One arena in which Mr. Bush has been hugely successful in promoting crony capitalism is in the area known as "federal preemption." His success in this arena has resulted in enormous windfalls to corporate America, huge concentration of federal power in the hands of unelected bureaucrats, and massive erosion of individual and states' rights.

"Preemption" is a simple concept cloaked in an unfamiliar word. Federal preemption simply means that federal law trumps state law when the two come into conflict in a given area. In other words, when the Feds say one thing about how a matter is to be regulated and the states say something else, the federal view controls. The classic example occurs in matters involving consumer protection or state tort law.

During Mr. Bush's tenure, federal bureaucrats have worked hard to immunize manufacturers and drug companies from liability from defective products. Notwithstanding that innocent people have suffered grave harm from such products, officials of the Bush Administration have argued that the companies putting such products into the stream of commerce should be immune from liability because federal bureaucrats put their seal of approval on the products before they were marketed. The Administration advanced these arguments even though the home states of the victims provided a judicial remedy which would allow them to recover for the damages they suffered from the defects.

A prime example is the Riegel v. Medtronic case recently decided by the Supreme Court of the United States. Mr. Riegel suffered catastrophic complications when a defective balloon catheter manufactured by Medtronic was inserted into his artery. As a result, Riegel fell into a coma and ultimately died. Medtronic argued that because its device had been approved by the Food and Drug Administration, Reigel's family should not be permitted to sue for his injuries and suffering. In a Friend of the Court brief, the Bush Administration sided with the manufacturer and against the family of Mr. Riegel and the state laws which permitted them to pursue the corporate wrongdoer. The Supreme Court, in turn, sided with the Administration and Medtronic, holding that the state laws which permitted the family to recover against the corporate wrongdoer were preempted by federal laws. The result was that Medtronic was effectively immunized from liability for its wrongdoing.

A similar case, Wyeth v Levine, is pending in the Supreme Court and is yet to be determined. In that case, Ms. Levine, a professional musician, seeks to recover for the amputation of her right arm as a result of injuries she sustained when she was injected with Phenergan, a medication manufactured by Wyeth. Wyeth's warning label allowed for the method of administration of its medication used in Ms.
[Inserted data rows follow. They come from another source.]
## config.mk

```make
export PLATFORM = sky130hd
export DESIGN_NAME = a2d_intf
export DESIGN_NICKNAME = d
export VERILOG_FILES = /design/src/rtl/a2d_intf.sv
export SDC_FILE = /design/constraint.sdc
export NUM_CORES = 1
export LEC_CHECK = 0
export BUFFER_PORTS_ARGS = -buffer_cell sky130_fd_sc_hd__buf_2
export CORE_ASPECT_RATIO = 1.2
export CORE_MARGIN = 2
export CORE_UTILIZATION = 45
export CTS_CLUSTER_DIAMETER = 60
export DETAILED_ROUTE_END_ITERATION = 12
export PLACE_DENSITY = 0.64
export SYNTH_ARGS = -nofsm -noshare
export SYNTH_HDL_FRONTEND = slang
export SYNTH_SLANG_ARGS = --single-unit
```

## constraint.sdc

```tcl
create_clock -name clk -period 2.6 [get_ports clk]
set_clock_uncertainty 0.05 [all_clocks]
set_input_delay 0.26 -clock clk [delete_from_list [all_inputs] [get_ports clk]]
set_output_delay 0.26 -clock clk [all_outputs]
set_load 0.05 [all_outputs]
```

## src/rtl/a2d_intf.sv

```systemverilog
// a2d_intf: SPI master that reads left load cell, right load cell and battery from the A2D on each nxt.
// Optional A2D_FILT_EN: each result becomes the average of its previous value and the new sample.
module a2d_intf #(
  parameter logic [2:0]  LFT_CH   = 3'd0,
  parameter logic [2:0]  RGHT_CH  = 3'd4,
  parameter logic [2:0]  BATT_CH  = 3'd5,
  parameter int unsigned SCLK_DIV = 32
) (
  input  logic        clk,
  input  logic        rst_n,
  input  logic        nxt,
  input  logic        MISO,
  output logic        SS_n,
  output logic        SCLK,
  output logic        MOSI,
  output logic [11:0] lft_ld,
  output logic [11:0] rght_ld,
  output logic [11:0] batt,
  output logic        busy,
  output logic        cnv_cmplt
);

  localparam int unsigned H  = SCLK_DIV / 2;
  localparam int          CW = $clog2(SCLK_DIV);
  localparam logic [CW-1:0] H_LAST   = CW'(H - 1);
  localparam logic [CW-1:0] H_CNT    = CW'(H);
  localparam logic [CW-1:0] PER_LAST = CW'(SCLK_DIV - 1);

  typedef enum logic [2:0] {IDLE, FRONT, SHIFT, BACK, GAP, DONE} state_t;

  state_t        state, nxt_state;
  logic [CW-1:0] cnt, cnt_nxt;
  logic [3:0]    bit_cnt, bit_cnt_nxt;
  logic [1:0]    ch;
  logic [15:0]   tx_shft;
  logic [11:0]   rx_shft;
  logic          phase_end;
  logic          ss_n_d, sclk_d;
  logic          load_en;

  function automatic logic [2:0] ch_addr(input logic [1:0] c);
    case (c)
      2'd0:    ch_addr = LFT_CH;
      2'd1:    ch_addr = RGHT_CH;
      default: ch_addr = BATT_CH;
    endcase
  endfunction

  function automatic logic [15:0] cmd_word(input logic [1:0] c);
    cmd_word = {2'b00, ch_addr(c), 11'h000};
  endfunction

  always_ff @(posedge clk) begin
    if (!rst_n) begin
      state   <= IDLE;
      cnt     <= '0;
      bit_cnt <= '0;
    end else begin
      state   <= nxt_state;
      cnt     <= cnt_nxt;
      bit_cnt <= bit_cnt_nxt;
    end
  end

  // cnt times each phase; in SHIFT it wraps once per SCLK period and bit_cnt counts periods.
  always_comb begin
    nxt_state   = state;
    cnt_nxt     = cnt + 1'b1;
    bit_cnt_nxt = bit_cnt;
    phase_end   = 1'b0;
    case (state)
      IDLE: begin
        cnt_nxt = '0;
        if (nxt) nxt_state = FRONT;
      end
      FRONT: begin
        bit_cnt_nxt = '0;
        if (cnt == H_LAST) begin
          phase_end = 1'b1;
          nxt_state = SHIFT;
        end
      end
      SHIFT: begin
        if (cnt == PER_LAST) begin
          phase_end   = 1'b1;
          bit_cnt_nxt = bit_cnt + 1'b1;
          if (bit_cnt == 4'd15) nxt_state = BACK;
        end
      end
      BACK: begin
        if (cnt == H_LAST) begin
          phase_end = 1'b1;
          nxt_state = (ch == 2'd2) ? DONE : GAP;
        end
      end
      GAP: begin
        if (cnt == PER_LAST) begin
          phase_end = 1'b1;
          nxt_state = FRONT;
        end
      end
      DONE: begin
        cnt_nxt   = '0;
        nxt_state = IDLE;
      end
      default: nxt_state = IDLE;
    endcase
    if (phase_end) cnt_nxt = '0;
  end

  // SS_n and SCLK are computed from the upcoming state so their flops line up with state.
  always_comb begin
    busy      = (state != IDLE) && (state != DONE);
    cnv_cmplt = (state == DONE);
    ss_n_d    = !((nxt_state == FRONT) || (nxt_state == SHIFT) || (nxt_state == BACK));
    sclk_d    = !((nxt_state == SHIFT) && (cnt_nxt < H_CNT));
  end

  // Only the low 12 received bits are kept; the upper nibble simply shifts out.
  always_ff @(posedge clk) begin
    if (!rst_n) begin
      SS_n    <= 1'b1;
      SCLK    <= 1'b1;
      ch      <= 2'd0;
      tx_shft <= 16'h0000;
      rx_shft <= 12'h000;
    end else begin
      SS_n <= ss_n_d;
      SCLK <= sclk_d;
      if ((state == IDLE) && nxt) begin
        ch      <= 2'd0;
        tx_shft <= cmd_word(2'd0);
      end else if ((state == GAP) && phase_end) begin
        ch      <= ch + 1'b1;
        tx_shft <= cmd_word(ch + 1'b1);
      end else if ((state == SHIFT) && (cnt == PER_LAST) && (bit_cnt != 4'd15)) begin
        tx_shft <= {tx_shft[14:0], 1'b0};
      end
      if ((state == SHIFT) && (cnt == H_LAST)) rx_shft <= {rx_shft[10:0], MISO};
    end
  end

  assign MOSI    = tx_shft[15];
  assign load_en = (state == BACK) && (cnt == H_LAST);

`ifdef A2D_FILT_EN
  logic [2:0] seen;

  function automatic logic [11:0] blend(input logic [11:0] old_v, input logic [11:0] raw,
                                        input logic valid);
    logic [12:0] sum;
    sum   = {1'b0, old_v} + {1'b0, raw};
    blend = valid ? sum[12:1] : raw;
  endfunction

  always_ff @(posedge clk) begin
    if (!rst_n) begin
      lft_ld  <= 12'h000;
      rght_ld <= 12'h000;
      batt    <= 12'h000;
      seen    <= 3'b000;
    end else if (load_en) begin
      case (ch)
        2'd0: begin
          lft_ld  <= blend(lft_ld, rx_shft, seen[0]);
          seen[0] <= 1'b1;
        end
        2'd1: begin
          rght_ld <= blend(rght_ld, rx_shft, seen[1]);
          seen[1] <= 1'b1;
        end
        default: begin
          batt    <= blend(batt, rx_shft, seen[2]);
          seen[2] <= 1'b1;
        end
      endcase
    end
  end
`else
  always_ff @(posedge clk) begin
    if (!rst_n) begin
      lft_ld  <= 12'h000;
      rght_ld <= 12'h000;
      batt    <= 12'h000;
    end else if (load_en) begin
      case (ch)
        2'd0:    lft_ld  <= rx_shft;
        2'd1:    rght_ld <= rx_shft;
        default: batt    <= rx_shft;
      endcase
    end
  end
`endif

  // SCLK may only toggle while the chip select is active.
  a_sclk_idle: assert property (@(posedge clk) disable iff (!rst_n) SS_n |-> SCLK);

endmodule
```

==> results.tsv, run 1 <==
stage	metric	value	unit
routing	vias	2359	
sta	TNS Setup	0	ns
worst_hold_path	Hold Path Sink	rx_shft[0]$_SDFFE_PN0P_	
floorplan	Initial Utilization	46.6	%
synth	Mapped Nets	350	
synth	Area contributors post-synth	dfxtp_1 49%, nand2_1 11%, a21oi_1 9.9%, nand3_1 6.2%, ha_1 4.0%	
routing	Starting DRT DRC Count	212	
routing	drt pass-1 iters	4	
synth	post-synthesis cell type count	43	
global_routing	largest net degree at the start of global routing	42	
critical_path	R2R cell count	7	
sta	RSZ-0062 raised after global routing	no	
synth	Cells after Synth	337	
routing	Total Routed Length	6150	um
clock_network	CTS buffer count	9	
cells_and_area	nets@finish	390	
pwr	Pwr per Cell Area	610	mW/mm2
sta	Tcrit/Tclk final	81.5	%
run	Max Cap Viol	0	
clock_network	Post-CTS Setup Repair Bufs	0	
pwr	Total Power	2000	uW
place	# port buffers	44	
floorplan	row cnt	31	
floorplan	die area	0.00692	mm2
global_routing	first-pass GRT wire length	10300	um
run_status	status	finished, final reports clean	
pwr	maximum VDD drop	0.313	mV
place	HPWL after DPL	4230	um
clock_network	CTS tree	built	
critical_path	R2R setup slack	0.48	ns
pwr	Leak	0.00126	uW
floorplan	# IOs	45	
critical_path	Crit path required time	2.76	ns
floorplan	DIE HEIGHT	90.7	um
worst_hold_path	worst hold stages	3	
global_routing	grt ovf	0	
cells_and_area	Fill cells	608	
floorplan	die width	76.3	um
sta	Worst-Margin Slew	0.595	ns
synth	post-synthesis register bit count	69	
routing	vias per cell	5.08	
global_routing	GRT Overall Usage	18.6	%
synth	Yosys top cell area share	49.0	%
synth	syn_area_per_cell	8.37	um2
worst_hold_path	HP Start	MISO	
sta	Slew headroom	60.3	%
synth	Synth Flop Type	dfxtp_1	
floorplan	core footprint	0.00605	mm2
critical_path	Reg-to-Reg Start	cnt[0]$_SDFF_PP0_	
clock_network	Post-CTS Hold Fix Bufs	0	
routing	Residual DRC	0	
clock_network	# clock sinks	69	
critical_path	crit path max fanout	12	
global_routing	vias in the first global route	2162	
synth	async set or reset register ratio after synthesis	0	%
synth	EDFF count, synth	0	
sta	min Tclk post-route	2.12	ns
clock_network	Worst-path clk slew	0.07	ns
routing	Post-DRT Antenna Nets	0	
critical_path	startpoint types	flip-flop	
synth	total of warnings raised by yosys	0	
clock_network	CTS Root Cell	clkbuf_8	
cells_and_area	layout cells sized above 1	20.4	%
synth	Seq/Total Area, Yosys	49.0	%
sta	Max Clk Rate	472	MHz
critical_path	critical path class	flip-flop to flip-flop	
cells_and_area	# diodes	0	
synth	leading area contributor after synthesis	dfxtp_1	
clock_network	# resized after CTS	0	
worst_hold_path	worst hold path class	input pin to flip-flop	
global_routing	initial antenna violation count	0	
routing	average wire per standard cell	13.3	um
cells_and_area	commonest non-fill, non-tap cell in the layout	nand2_1	
cells_and_area	commonest non-fill, non-tap cells in the layout	83 x nand2_1, 69 x dfxtp_1, 56 x a21oi_1, 44 x buf_2, 35 x nand3_1	
cells_and_area	synthesis-to-finish area growth	15.9	%
clock_network	maximum clock insertion buffer count	2	
sta	endpoints failing hold	0	
place	Placer Congestion	0.795	
sta	count of final max-slew check failures	0	
sta	setup violators final	0	
clock_network	worst skew pair latency	0.34	ns
critical_path	Arrival @ worst endpoint	2.28	ns
clock_network	H-Tree Depth	3	
synth	Cell Area, Synth	0.00282	mm2
critical_path	RR Endpoint	lft_ld[5]$_SDFFE_PN0P_	
critical_path	Crit. End Element	flip-flop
Levine's case (an IV "push" as opposed to an IV "drip") even though it knew that such method had caused gangrene in several instances. Nevertheless, Wyeth argued that since its warning label had been approved by the FDA, it had no further obligation to warn of the risks associated with an IV push. The company's position was backed up by the Bush Administration.

In a number of other instances, minions of the Bush Administration have stealthily sought to insert language in federal regulations which would immunize corporate wrongdoers from the consequences of their neglect, notwithstanding the existence of state laws that would permit victims to recover for their losses. Their goal is to ensure that federal law trumps state law and that corporate wrongdoers escape liability for their wrongdoing.
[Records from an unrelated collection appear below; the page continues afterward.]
## src/rtl/line_fetch_sched_if.sv

```systemverilog
// Memory read port plus AXI-stream pixel output of the line fetch sequencer.
interface line_fetch_sched_if #(
    parameter int unsigned WIDTH  = 32,
    parameter int unsigned ADDR_W = 20
);
    logic              mem_req_valid;
    logic              mem_req_ready;
    logic [ADDR_W-1:0] mem_req_addr;
    logic              mem_rsp_valid;
    logic [WIDTH-1:0]  mem_rsp_data;
    logic              out_axis_tvalid;
    logic              out_axis_tready;
    logic              out_axis_tuser;
    logic              out_axis_tlast;
    logic [WIDTH-1:0]  out_axis_tdata;

    modport master (
        output mem_req_valid, mem_req_addr,
        input  mem_req_ready, mem_rsp_valid, mem_rsp_data,
        output out_axis_tvalid, out_axis_tuser, out_axis_tlast, out_axis_tdata,
        input  out_axis_tready
    );

    modport slave (
        input  mem_req_valid, mem_req_addr,
        output mem_req_ready, mem_rsp_valid, mem_rsp_data,
        input  out_axis_tvalid, out_axis_tuser, out_axis_tlast, out_axis_tdata,
        output out_axis_tready
    );
endinterface

```

## src/rtl/line_fetch_sched.sv

```systemverilog
// Frame/line pixel fetch sequencer: word-addressed memory reads -> AXI-stream with tuser/tlast.
// Define LINE_FETCH_SCHED_DOUBLE_EN for vertical line doubling (each source line emitted twice).
module line_fetch_sched #(
    parameter int unsigned WIDTH    = 32,
    parameter int unsigned ADDR_W   = 20,
    parameter int unsigned H_PIXELS = 640,
    parameter int unsigned V_LINES  = 480
) (
    input  logic               clk,
    input  logic               rst,
    input  logic               enable,
    input  logic               frame_start,
    input  logic [ADDR_W-1:0]  base_addr,
    input  logic [ADDR_W-1:0]  stride,
    line_fetch_sched_if.master bus,
    output logic               busy,
    output logic               frame_done,
    output logic               overrun
);
    localparam int unsigned CW = 10;
    localparam logic [CW-1:0] LAST_X = CW'(H_PIXELS - 1);
    localparam logic [CW-1:0] LAST_Y = CW'(V_LINES - 1);

    typedef enum logic [1:0] {IDLE, REQ, WAIT, PUSH} state_t;

    state_t            state_q, state_d;
    logic [CW-1:0]     x_q, x_d, y_q, y_d;
    logic [ADDR_W-1:0] line_ptr_q, line_ptr_d;
    logic [ADDR_W-1:0] word_ptr_q, word_ptr_d;
    logic [ADDR_W-1:0] stride_q, stride_d;
    logic [ADDR_W-1:0] next_line;
    logic [WIDTH-1:0]  tdata_q, tdata_d;
    logic              tuser_q, tuser_d, tlast_q, tlast_d;
    logic              req_valid_q, req_valid_d, tvalid_q, tvalid_d;
    logic              busy_q, busy_d, done_q, done_d, overrun_q, overrun_d;
    logic              adv_line;

`ifdef LINE_FETCH_SCHED_DOUBLE_EN
    // Source line advances only after the second (odd) copy of each line.
    assign adv_line = y_q[0];
`else
    assign adv_line = 1'b1;
`endif

    assign next_line = line_ptr_q + stride_q;

    always_comb begin
        state_d    = state_q;
        x_d        = x_q;
        y_d        = y_q;
        line_ptr_d = line_ptr_q;
        word_ptr_d = word_ptr_q;
        stride_d   = stride_q;
        tdata_d    = tdata_q;
        tuser_d    = tuser_q;
        tlast_d    = tlast_q;
        busy_d     = busy_q;
        done_d     = 1'b0;
        overrun_d  = overrun_q | (frame_start & busy_q);

        unique case (state_q)
            IDLE: begin
                if (frame_start && enable) begin
                    line_ptr_d = base_addr;
                    word_ptr_d = base_addr;
                    stride_d   = stride;
                    x_d        = '0;
                    y_d        = '0;
                    busy_d     = 1'b1;
                    state_d    = REQ;
                end
            end
            REQ: begin
                if (bus.mem_req_ready) state_d = WAIT;
            end
            WAIT: begin
                if (bus.mem_rsp_valid) begin
                    tdata_d = bus.mem_rsp_data;
                    tuser_d = (x_q == '0) && (y_q == '0);
                    tlast_d = (x_q == LAST_X);
                    state_d = PUSH;
                end
            end
            PUSH: begin
                if (bus.out_axis_tready) begin
                    if (!tlast_q) begin
                        x_d        = x_q + CW'(1);
                        word_ptr_d = word_ptr_q + ADDR_W'(1);
                        state_d    = REQ;
                    end else if (y_q != LAST_Y) begin
                        x_d     = '0;
                        y_d     = y_q + CW'(1);
                        state_d = REQ;
                        if (adv_line) begin
                            line_ptr_d = next_line;
                            word_ptr_d = next_line;
                        end else begin
                            word_ptr_d = line_ptr_q;
                        end
                    end else begin
                        x_d     = '0;
                        y_d     = '0;
                        done_d  = 1'b1;
                        busy_d  = 1'b0;
                        state_d = IDLE;
                    end
                end
            end
            default: state_d = IDLE;
        endcase

        req_valid_d = (state_d == REQ);
        tvalid_d    = (state_d == PUSH);
    end

    always_ff @(posedge clk) begin
        if (rst) begin
            state_q     <= IDLE;
            x_q         <= '0;
            y_q         <= '0;
            line_ptr_q  <= '0;
            word_ptr_q  <= '0;
            stride_q    <= '0;
            tdata_q     <= '0;
            tuser_q     <= 1'b0;
            tlast_q     <= 1'b0;
            req_valid_q <= 1'b0;
            tvalid_q    <= 1'b0;
            busy_q      <= 1'b0;
            done_q      <= 1'b0;
            overrun_q   <= 1'b0;
        end else begin
            state_q     <= state_d;
            x_q         <= x_d;
            y_q         <= y_d;
            line_ptr_q  <= line_ptr_d;
            word_ptr_q  <= word_ptr_d;
            stride_q    <= stride_d;
            tdata_q     <= tdata_d;
            tuser_q     <= tuser_d;
            tlast_q     <= tlast_d;
            req_valid_q <= req_valid_d;
            tvalid_q    <= tvalid_d;
            busy_q      <= busy_d;
            done_q      <= done_d;
            overrun_q   <= overrun_d;
        end
    end

    assign bus.mem_req_valid   = req_valid_q;
    assign bus.mem_req_addr    = word_ptr_q;
    assign bus.out_axis_tvalid = tvalid_q;
    assign bus.out_axis_tuser  = tuser_q;
    assign bus.out_axis_tlast  = tlast_q;
    assign bus.out_axis_tdata  = tdata_q;
    assign busy                = busy_q;
    assign frame_done          = done_q;
    assign overrun             = overrun_q;
endmodule

```

## src/flat_wrapper.sv

```systemverilog
// flat-port wrapper written by rule: the top's interface ports become plain ports
module line_fetch_sched_flat 
#(
    parameter int unsigned WIDTH    = 32,
    parameter int unsigned ADDR_W   = 20,
    parameter int unsigned H_PIXELS = 640,
    parameter int unsigned V_LINES  = 480
)
  (clk, rst, enable, frame_start, base_addr, stride, busy, frame_done, overrun, bus_mem_req_valid, bus_mem_req_addr, bus_mem_req_ready, bus_mem_rsp_valid, bus_mem_rsp_data, bus_out_axis_tvalid, bus_out_axis_tuser, bus_out_axis_tlast, bus_out_axis_tdata, bus_out_axis_tready);
  line_fetch_sched_if #(.WIDTH(WIDTH), .ADDR_W(ADDR_W)) bus_i ();
  input  logic clk;
  input  logic rst;
  input  logic enable;
  input  logic frame_start;
  input  logic [ADDR_W-1:0] base_addr;
  input  logic [ADDR_W-1:0] stride;
  output logic busy;
  output logic frame_done;
  output logic overrun;
  output wire logic [$bits(bus_i.mem_req_valid)-1:0] bus_mem_req_valid;
  output wire logic [$bits(bus_i.mem_req_addr)-1:0] bus_mem_req_addr;
  input wire logic [$bits(bus_i.mem_req_ready)-1:0] bus_mem_req_ready;
  input wire logic [$bits(bus_i.mem_rsp_valid)-1:0] bus_mem_rsp_valid;
  input wire logic [$bits(bus_i.mem_rsp_data)-1:0] bus_mem_rsp_data;
  output wire logic [$bits(bus_i.out_axis_tvalid)-1:0] bus_out_axis_tvalid;
  output wire logic [$bits(bus_i.out_axis_tuser)-1:0] bus_out_axis_tuser;
  output wire logic [$bits(bus_i.out_axis_tlast)-1:0] bus_out_axis_tlast;
  output wire logic [$bits(bus_i.out_axis_tdata)-1:0] bus_out_axis_tdata;
  input wire logic [$bits(bus_i.out_axis_tready)-1:0] bus_out_axis_tready;
  assign bus_mem_req_valid = bus_i.mem_req_valid;
  assign bus_mem_req_addr = bus_i.mem_req_addr;
  assign bus_i.mem_req_ready = bus_mem_req_ready;
  assign bus_i.mem_rsp_valid = bus_mem_rsp_valid;
  assign bus_i.mem_rsp_data = bus_mem_rsp_data;
  assign bus_out_axis_tvalid = bus_i.out_axis_tvalid;
  assign bus_out_axis_tuser = bus_i.out_axis_tuser;
  assign bus_out_axis_tlast = bus_i.out_axis_tlast;
  assign bus_out_axis_tdata = bus_i.out_axis_tdata;
  assign bus_i.out_axis_tready = bus_out_axis_tready;
  line_fetch_sched #(.WIDTH(WIDTH), .ADDR_W(ADDR_W), .H_PIXELS(H_PIXELS), .V_LINES(V_LINES)) u_core (.clk(clk), .rst(rst), .enable(enable), .frame_start(frame_start), .base_addr(base_addr), .stride(stride), .bus(bus_i), .busy(busy), .frame_done(frame_done), .overrun(overrun));
endmodule
```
It is well established that federal agencies like the FDA are inadequate to protect the consuming public and that they often act as mere "stooges" for the industries they regulate. State laws act as an important check on the abuse of federal power and the misconduct of errant manufacturers. Local juries act as powerful checks on the conduct of greedy manufacturers who would put profits over people.

Conservatives who are interested in preserving our federal system and promoting America's core values should look askance at attempts by Republicans who seek to undermine both. Just because a politician has an "R" after his name doesn't make him a conservative. Conservatives don't just mouth conservative principles, they live by them.